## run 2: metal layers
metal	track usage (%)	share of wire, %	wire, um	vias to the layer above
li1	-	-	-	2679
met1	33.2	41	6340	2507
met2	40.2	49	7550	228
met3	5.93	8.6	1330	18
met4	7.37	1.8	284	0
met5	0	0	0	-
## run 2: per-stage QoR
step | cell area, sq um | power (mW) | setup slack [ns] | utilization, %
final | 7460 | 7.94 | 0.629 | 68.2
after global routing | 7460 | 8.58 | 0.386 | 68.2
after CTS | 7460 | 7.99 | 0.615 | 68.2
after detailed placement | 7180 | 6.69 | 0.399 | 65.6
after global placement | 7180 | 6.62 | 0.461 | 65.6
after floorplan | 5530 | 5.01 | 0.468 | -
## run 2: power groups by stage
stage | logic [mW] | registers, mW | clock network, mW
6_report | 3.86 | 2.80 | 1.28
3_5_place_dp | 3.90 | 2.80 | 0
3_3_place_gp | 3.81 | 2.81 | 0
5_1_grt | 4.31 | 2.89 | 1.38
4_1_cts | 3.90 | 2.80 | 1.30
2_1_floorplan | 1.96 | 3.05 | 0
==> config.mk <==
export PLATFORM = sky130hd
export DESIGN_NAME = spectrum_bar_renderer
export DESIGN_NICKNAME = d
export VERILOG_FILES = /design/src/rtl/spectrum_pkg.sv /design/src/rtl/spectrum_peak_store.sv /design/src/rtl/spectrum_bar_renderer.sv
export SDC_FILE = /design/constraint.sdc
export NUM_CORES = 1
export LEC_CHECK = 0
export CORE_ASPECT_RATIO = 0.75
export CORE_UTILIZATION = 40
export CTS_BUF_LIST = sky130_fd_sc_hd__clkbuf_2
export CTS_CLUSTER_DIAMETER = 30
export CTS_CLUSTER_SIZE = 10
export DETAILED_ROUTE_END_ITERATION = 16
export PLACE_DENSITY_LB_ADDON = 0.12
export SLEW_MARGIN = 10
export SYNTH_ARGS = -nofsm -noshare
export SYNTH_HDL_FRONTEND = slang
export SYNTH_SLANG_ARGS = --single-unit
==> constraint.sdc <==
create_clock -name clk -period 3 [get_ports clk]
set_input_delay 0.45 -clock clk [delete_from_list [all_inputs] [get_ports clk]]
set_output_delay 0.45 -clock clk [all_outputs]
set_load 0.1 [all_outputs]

===============

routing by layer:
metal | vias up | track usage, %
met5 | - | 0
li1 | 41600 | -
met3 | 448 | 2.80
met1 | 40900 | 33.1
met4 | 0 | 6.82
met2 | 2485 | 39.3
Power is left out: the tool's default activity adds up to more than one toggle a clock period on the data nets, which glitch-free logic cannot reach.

===============

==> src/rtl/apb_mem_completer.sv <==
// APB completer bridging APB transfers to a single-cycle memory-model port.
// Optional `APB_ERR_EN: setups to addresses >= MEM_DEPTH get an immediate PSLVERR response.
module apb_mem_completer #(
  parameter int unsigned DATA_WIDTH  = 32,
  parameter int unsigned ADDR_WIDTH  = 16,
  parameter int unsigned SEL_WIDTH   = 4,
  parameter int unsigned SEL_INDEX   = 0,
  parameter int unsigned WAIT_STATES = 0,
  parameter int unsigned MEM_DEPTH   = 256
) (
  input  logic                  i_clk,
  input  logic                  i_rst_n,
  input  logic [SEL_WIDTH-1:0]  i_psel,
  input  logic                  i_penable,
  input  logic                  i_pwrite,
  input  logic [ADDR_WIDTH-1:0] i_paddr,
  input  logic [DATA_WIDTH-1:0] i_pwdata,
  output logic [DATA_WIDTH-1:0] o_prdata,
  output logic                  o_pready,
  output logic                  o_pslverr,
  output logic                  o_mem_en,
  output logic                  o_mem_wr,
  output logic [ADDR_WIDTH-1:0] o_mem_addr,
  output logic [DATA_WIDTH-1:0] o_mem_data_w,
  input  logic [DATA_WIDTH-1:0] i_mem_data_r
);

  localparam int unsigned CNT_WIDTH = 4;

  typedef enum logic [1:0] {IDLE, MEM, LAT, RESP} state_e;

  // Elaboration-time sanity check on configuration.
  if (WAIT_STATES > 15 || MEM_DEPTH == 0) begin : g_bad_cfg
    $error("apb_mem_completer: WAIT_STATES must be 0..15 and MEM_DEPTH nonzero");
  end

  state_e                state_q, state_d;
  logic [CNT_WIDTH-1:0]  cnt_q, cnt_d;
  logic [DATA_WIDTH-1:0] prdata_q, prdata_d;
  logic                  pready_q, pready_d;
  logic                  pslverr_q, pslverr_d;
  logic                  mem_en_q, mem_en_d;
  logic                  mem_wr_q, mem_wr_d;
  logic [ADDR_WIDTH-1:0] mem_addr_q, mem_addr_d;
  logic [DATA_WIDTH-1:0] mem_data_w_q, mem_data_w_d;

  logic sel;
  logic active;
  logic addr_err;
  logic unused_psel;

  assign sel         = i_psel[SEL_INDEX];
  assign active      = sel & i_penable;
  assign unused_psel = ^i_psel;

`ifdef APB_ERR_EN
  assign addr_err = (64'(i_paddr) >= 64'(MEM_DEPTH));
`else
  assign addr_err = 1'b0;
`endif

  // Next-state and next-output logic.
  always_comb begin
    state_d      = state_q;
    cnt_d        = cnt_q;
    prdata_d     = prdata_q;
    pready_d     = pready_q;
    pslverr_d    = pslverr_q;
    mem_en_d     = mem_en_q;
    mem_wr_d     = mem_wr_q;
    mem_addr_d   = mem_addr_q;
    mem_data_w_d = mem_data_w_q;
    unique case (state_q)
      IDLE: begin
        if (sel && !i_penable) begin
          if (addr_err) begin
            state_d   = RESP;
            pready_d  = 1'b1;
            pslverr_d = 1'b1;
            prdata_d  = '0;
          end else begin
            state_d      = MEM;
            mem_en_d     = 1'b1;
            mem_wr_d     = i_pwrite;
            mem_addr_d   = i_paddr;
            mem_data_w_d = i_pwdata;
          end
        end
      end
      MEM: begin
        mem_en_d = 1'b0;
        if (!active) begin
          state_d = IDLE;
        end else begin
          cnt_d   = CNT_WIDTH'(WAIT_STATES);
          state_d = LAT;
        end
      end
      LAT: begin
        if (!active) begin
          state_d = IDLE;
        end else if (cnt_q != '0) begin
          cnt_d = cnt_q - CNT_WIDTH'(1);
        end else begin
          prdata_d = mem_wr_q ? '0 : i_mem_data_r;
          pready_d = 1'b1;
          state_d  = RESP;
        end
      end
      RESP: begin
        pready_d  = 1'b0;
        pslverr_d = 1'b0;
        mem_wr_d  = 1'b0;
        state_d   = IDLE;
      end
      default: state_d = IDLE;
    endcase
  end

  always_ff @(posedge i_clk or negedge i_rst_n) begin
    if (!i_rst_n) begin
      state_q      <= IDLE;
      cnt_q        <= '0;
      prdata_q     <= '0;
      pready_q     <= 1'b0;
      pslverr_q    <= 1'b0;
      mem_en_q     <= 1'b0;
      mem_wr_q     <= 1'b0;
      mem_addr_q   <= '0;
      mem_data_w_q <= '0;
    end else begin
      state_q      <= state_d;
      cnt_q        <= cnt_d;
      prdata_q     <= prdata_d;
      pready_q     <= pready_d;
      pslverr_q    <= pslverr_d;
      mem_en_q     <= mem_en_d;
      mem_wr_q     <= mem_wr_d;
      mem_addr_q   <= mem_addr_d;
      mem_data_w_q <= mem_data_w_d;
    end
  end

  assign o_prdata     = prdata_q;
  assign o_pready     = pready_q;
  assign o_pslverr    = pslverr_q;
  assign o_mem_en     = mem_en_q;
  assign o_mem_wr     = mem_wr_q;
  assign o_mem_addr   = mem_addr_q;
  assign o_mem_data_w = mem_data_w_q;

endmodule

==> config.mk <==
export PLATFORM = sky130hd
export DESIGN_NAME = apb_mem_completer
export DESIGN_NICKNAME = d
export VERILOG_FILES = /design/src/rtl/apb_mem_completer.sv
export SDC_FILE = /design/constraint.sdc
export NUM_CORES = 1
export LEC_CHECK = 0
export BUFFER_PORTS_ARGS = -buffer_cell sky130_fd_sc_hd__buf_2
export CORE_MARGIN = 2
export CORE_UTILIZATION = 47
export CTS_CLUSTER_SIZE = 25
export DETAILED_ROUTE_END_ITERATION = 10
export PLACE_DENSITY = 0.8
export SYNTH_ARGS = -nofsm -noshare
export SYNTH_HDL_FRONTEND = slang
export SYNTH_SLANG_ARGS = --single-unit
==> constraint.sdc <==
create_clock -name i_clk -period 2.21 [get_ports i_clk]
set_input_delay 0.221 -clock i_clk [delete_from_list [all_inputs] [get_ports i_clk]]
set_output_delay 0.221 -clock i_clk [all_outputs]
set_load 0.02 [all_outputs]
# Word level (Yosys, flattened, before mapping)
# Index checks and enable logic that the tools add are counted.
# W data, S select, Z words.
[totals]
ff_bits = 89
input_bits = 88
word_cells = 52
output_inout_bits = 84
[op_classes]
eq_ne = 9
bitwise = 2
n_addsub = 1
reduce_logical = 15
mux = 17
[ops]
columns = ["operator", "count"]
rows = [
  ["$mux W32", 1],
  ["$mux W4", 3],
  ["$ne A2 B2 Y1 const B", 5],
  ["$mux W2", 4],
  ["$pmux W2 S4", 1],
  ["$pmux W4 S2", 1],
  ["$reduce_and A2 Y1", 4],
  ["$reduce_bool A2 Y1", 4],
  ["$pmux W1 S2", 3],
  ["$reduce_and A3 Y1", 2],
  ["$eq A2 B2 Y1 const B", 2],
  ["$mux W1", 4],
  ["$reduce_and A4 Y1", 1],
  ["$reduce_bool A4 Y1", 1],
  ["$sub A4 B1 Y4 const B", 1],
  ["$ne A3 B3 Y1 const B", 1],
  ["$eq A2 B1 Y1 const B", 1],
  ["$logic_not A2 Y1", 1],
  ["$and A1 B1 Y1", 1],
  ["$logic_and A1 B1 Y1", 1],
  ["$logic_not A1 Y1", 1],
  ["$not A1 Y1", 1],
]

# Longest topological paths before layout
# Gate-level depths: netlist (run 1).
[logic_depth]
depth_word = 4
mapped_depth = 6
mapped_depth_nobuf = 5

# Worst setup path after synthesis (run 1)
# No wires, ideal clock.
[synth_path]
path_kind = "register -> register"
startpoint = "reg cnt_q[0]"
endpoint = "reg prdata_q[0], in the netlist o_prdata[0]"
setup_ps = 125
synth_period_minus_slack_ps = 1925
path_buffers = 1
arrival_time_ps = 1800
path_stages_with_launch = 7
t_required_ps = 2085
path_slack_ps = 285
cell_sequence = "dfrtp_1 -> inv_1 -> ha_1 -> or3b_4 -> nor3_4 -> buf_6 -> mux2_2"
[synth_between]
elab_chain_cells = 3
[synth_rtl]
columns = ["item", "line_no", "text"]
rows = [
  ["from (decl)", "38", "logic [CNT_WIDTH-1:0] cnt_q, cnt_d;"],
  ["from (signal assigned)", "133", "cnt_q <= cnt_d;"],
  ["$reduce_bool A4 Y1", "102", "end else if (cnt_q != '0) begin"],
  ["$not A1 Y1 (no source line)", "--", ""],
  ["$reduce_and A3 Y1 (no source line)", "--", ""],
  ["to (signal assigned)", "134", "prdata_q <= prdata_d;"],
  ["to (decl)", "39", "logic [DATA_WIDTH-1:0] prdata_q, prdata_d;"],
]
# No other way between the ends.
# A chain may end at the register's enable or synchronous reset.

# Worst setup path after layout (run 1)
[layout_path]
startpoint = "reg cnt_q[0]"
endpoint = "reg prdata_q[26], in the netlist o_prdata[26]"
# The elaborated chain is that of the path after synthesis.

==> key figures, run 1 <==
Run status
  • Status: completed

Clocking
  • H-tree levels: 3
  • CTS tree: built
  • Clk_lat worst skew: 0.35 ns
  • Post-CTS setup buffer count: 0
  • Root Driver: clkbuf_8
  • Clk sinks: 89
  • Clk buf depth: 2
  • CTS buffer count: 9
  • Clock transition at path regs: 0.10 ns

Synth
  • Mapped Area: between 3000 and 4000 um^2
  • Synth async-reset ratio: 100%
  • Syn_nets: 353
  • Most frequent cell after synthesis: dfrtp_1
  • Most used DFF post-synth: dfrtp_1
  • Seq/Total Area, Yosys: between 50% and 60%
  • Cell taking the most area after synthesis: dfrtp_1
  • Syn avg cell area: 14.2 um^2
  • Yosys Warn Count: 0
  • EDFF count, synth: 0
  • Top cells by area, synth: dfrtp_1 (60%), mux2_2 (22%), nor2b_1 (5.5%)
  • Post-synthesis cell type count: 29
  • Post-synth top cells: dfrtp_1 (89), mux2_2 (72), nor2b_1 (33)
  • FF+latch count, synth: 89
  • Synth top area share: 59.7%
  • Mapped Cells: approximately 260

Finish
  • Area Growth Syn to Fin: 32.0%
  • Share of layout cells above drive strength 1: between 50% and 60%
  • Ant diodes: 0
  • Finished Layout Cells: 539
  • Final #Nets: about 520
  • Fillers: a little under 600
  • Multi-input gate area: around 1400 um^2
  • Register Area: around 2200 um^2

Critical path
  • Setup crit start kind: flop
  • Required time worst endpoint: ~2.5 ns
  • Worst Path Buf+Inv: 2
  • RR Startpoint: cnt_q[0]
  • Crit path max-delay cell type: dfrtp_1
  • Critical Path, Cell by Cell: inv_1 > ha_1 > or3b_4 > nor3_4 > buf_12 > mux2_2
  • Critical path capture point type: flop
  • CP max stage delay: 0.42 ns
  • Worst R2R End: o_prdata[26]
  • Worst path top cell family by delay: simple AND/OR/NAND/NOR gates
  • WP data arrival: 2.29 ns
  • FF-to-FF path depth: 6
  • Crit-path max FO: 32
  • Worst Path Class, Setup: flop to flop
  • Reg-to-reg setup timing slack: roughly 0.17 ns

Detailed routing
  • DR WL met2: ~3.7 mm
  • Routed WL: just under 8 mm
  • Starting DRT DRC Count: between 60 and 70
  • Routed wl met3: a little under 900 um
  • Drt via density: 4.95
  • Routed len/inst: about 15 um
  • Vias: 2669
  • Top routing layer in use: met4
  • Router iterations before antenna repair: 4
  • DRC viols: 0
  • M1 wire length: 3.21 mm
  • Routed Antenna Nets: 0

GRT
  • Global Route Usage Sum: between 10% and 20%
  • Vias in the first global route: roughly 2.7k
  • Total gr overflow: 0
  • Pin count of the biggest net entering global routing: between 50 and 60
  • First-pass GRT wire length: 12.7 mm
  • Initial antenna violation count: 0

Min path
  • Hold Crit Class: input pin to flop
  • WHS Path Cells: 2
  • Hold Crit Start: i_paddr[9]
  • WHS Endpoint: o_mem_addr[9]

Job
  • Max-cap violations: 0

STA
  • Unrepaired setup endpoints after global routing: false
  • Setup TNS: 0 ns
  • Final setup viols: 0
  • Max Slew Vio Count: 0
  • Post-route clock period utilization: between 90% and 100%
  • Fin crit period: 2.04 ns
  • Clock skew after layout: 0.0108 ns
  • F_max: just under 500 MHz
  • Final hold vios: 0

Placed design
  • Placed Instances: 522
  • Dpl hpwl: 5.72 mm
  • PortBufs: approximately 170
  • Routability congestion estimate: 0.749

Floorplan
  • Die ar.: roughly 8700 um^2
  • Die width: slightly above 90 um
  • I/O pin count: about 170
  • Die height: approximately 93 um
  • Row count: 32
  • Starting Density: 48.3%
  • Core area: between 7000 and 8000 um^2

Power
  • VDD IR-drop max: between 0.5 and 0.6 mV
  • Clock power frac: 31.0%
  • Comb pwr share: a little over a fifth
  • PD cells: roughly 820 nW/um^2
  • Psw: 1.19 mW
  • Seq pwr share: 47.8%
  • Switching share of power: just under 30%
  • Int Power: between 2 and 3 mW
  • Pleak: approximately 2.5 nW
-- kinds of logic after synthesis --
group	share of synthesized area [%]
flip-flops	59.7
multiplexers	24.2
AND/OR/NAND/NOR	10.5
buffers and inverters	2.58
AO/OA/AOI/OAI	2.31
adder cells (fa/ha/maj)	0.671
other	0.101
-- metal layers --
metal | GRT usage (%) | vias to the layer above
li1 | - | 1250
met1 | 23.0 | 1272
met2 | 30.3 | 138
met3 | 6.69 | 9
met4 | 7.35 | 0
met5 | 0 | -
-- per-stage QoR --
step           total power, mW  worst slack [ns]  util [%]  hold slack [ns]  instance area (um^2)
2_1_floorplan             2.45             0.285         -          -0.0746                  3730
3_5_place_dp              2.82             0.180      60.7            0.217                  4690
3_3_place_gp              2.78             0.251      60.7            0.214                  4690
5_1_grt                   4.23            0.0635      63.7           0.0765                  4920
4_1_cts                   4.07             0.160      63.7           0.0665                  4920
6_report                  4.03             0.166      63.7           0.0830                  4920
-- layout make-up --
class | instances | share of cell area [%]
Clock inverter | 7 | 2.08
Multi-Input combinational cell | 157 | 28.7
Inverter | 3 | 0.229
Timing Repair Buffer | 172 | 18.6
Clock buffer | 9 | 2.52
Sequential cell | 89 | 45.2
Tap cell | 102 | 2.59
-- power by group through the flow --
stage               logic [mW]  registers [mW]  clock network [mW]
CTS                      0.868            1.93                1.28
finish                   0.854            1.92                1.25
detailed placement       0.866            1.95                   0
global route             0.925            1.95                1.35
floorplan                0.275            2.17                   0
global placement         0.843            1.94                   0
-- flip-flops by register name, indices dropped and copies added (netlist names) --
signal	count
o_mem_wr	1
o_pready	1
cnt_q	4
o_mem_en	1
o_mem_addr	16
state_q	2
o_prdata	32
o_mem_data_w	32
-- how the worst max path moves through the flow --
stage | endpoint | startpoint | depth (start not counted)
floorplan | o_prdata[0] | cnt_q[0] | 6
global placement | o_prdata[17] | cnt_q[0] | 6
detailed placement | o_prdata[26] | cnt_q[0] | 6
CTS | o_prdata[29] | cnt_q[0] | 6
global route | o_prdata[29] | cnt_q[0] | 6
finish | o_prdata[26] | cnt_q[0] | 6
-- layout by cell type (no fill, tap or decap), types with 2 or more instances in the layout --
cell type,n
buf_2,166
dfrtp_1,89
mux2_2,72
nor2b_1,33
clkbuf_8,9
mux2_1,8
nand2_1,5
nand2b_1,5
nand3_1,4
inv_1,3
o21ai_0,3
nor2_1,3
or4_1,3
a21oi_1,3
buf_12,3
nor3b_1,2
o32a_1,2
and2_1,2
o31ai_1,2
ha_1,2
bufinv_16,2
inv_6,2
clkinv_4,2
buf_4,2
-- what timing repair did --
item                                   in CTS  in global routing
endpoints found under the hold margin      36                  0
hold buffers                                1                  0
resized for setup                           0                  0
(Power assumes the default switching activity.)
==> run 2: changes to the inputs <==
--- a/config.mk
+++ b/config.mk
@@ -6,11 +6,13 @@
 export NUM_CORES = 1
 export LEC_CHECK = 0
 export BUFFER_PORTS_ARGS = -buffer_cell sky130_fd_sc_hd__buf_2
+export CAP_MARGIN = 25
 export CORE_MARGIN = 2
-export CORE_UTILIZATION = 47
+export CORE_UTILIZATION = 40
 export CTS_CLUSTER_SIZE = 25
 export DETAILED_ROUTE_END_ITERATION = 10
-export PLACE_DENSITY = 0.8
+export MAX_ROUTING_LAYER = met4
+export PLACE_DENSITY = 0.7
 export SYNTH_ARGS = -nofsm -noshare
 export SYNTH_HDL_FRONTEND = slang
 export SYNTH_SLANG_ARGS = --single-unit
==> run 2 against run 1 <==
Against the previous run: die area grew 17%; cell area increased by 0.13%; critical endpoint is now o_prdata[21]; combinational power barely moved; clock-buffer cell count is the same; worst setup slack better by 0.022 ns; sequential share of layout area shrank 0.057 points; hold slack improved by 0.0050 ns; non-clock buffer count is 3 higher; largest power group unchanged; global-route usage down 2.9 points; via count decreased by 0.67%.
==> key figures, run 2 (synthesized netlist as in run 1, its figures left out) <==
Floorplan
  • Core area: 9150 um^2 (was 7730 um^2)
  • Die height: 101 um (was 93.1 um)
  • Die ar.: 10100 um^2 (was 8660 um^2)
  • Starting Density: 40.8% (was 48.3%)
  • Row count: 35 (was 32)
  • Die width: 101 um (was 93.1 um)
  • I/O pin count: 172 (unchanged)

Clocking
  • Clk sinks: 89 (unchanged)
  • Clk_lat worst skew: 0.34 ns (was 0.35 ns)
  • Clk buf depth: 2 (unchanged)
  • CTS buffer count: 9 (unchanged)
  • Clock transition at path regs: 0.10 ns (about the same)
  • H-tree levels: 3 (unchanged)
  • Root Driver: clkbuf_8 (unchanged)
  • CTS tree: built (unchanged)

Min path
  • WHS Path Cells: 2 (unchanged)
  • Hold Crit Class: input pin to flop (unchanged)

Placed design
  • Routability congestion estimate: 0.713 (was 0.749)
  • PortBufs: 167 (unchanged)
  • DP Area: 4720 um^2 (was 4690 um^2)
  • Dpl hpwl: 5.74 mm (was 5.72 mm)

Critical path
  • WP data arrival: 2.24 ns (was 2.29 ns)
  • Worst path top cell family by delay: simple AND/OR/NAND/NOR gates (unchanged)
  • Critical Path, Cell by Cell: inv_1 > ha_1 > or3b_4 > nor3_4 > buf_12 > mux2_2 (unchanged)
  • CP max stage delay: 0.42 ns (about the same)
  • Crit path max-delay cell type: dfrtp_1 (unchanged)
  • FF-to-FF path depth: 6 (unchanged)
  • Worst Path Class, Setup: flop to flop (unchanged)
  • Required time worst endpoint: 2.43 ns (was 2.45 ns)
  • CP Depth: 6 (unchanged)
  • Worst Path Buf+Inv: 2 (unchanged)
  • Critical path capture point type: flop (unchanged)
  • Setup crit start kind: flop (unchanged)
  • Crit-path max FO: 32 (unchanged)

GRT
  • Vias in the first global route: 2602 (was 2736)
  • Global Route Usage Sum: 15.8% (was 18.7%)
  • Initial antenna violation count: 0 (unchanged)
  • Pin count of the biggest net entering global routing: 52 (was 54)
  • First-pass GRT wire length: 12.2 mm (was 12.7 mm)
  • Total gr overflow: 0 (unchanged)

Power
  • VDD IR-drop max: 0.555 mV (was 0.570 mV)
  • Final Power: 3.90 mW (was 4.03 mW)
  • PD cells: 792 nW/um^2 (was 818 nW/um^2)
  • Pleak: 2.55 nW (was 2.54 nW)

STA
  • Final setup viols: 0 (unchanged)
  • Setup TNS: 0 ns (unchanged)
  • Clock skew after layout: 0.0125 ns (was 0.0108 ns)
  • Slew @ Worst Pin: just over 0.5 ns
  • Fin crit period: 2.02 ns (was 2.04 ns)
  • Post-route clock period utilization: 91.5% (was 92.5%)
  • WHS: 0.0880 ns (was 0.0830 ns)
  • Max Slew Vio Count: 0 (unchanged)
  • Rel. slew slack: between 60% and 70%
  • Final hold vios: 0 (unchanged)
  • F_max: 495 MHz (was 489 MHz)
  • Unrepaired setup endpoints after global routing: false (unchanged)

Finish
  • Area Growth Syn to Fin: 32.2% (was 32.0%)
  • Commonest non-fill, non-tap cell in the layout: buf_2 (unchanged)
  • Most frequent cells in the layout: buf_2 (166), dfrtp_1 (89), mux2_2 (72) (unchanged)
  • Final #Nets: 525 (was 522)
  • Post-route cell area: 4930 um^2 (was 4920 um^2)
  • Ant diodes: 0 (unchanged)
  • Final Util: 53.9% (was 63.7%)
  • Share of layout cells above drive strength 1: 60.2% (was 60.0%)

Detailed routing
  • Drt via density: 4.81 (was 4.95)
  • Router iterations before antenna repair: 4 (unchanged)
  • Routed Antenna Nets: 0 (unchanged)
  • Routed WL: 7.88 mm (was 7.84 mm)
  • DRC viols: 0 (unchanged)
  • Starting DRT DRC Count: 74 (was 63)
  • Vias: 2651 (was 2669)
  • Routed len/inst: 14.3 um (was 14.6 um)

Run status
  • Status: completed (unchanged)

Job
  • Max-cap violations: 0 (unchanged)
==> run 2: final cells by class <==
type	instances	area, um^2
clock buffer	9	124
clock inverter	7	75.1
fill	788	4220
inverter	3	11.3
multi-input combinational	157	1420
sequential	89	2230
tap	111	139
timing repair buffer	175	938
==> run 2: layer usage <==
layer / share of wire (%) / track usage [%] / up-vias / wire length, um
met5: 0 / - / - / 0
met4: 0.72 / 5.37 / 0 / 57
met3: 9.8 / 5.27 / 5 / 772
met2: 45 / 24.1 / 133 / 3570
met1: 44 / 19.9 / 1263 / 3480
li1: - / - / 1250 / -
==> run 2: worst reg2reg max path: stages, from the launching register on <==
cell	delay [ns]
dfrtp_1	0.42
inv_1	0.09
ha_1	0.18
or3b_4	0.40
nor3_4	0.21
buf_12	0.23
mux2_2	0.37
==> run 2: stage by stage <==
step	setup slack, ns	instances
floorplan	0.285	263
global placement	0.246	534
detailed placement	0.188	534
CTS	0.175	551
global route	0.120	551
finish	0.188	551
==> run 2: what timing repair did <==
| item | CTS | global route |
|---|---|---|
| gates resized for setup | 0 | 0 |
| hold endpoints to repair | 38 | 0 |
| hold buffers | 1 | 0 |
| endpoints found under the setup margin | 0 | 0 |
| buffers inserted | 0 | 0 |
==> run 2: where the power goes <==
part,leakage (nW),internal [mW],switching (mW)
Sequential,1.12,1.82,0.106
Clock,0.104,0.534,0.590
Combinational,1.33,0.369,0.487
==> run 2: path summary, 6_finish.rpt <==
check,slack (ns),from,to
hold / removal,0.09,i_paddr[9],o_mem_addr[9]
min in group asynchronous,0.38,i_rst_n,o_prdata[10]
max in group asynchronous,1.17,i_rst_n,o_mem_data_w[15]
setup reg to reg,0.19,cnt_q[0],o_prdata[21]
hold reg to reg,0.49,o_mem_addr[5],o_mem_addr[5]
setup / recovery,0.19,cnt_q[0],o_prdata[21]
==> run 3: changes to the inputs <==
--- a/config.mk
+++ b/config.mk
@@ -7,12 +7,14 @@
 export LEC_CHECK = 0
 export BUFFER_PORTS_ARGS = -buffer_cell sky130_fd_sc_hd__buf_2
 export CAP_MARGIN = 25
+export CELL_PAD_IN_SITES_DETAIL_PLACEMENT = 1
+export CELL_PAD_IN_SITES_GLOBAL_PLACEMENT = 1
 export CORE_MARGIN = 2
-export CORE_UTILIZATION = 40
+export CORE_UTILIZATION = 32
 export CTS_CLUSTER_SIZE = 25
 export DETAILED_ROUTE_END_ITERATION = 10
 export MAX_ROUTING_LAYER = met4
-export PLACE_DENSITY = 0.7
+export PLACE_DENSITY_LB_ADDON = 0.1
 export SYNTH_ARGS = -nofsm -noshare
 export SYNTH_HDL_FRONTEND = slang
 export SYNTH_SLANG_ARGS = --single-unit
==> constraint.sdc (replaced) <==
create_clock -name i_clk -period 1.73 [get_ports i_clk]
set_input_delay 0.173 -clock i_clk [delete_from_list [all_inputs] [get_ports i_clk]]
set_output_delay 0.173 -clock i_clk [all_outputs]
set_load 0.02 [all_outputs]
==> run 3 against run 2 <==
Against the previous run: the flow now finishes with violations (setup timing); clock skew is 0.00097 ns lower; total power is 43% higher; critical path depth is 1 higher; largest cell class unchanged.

===============

What the task requires:
Using the entries above, return exactly the lines from the line with "met3 | 448 | 2.80" to the line with "Power is left", counting both of those lines.

Exercise answer:
met3 | 448 | 2.80
met1 | 40900 | 33.1
met4 | 0 | 6.82
met2 | 2485 | 39.3
Power is left out: the tool's default activity adds up to more than one toggle a clock period on the data nets, which glitch-free logic cannot reach.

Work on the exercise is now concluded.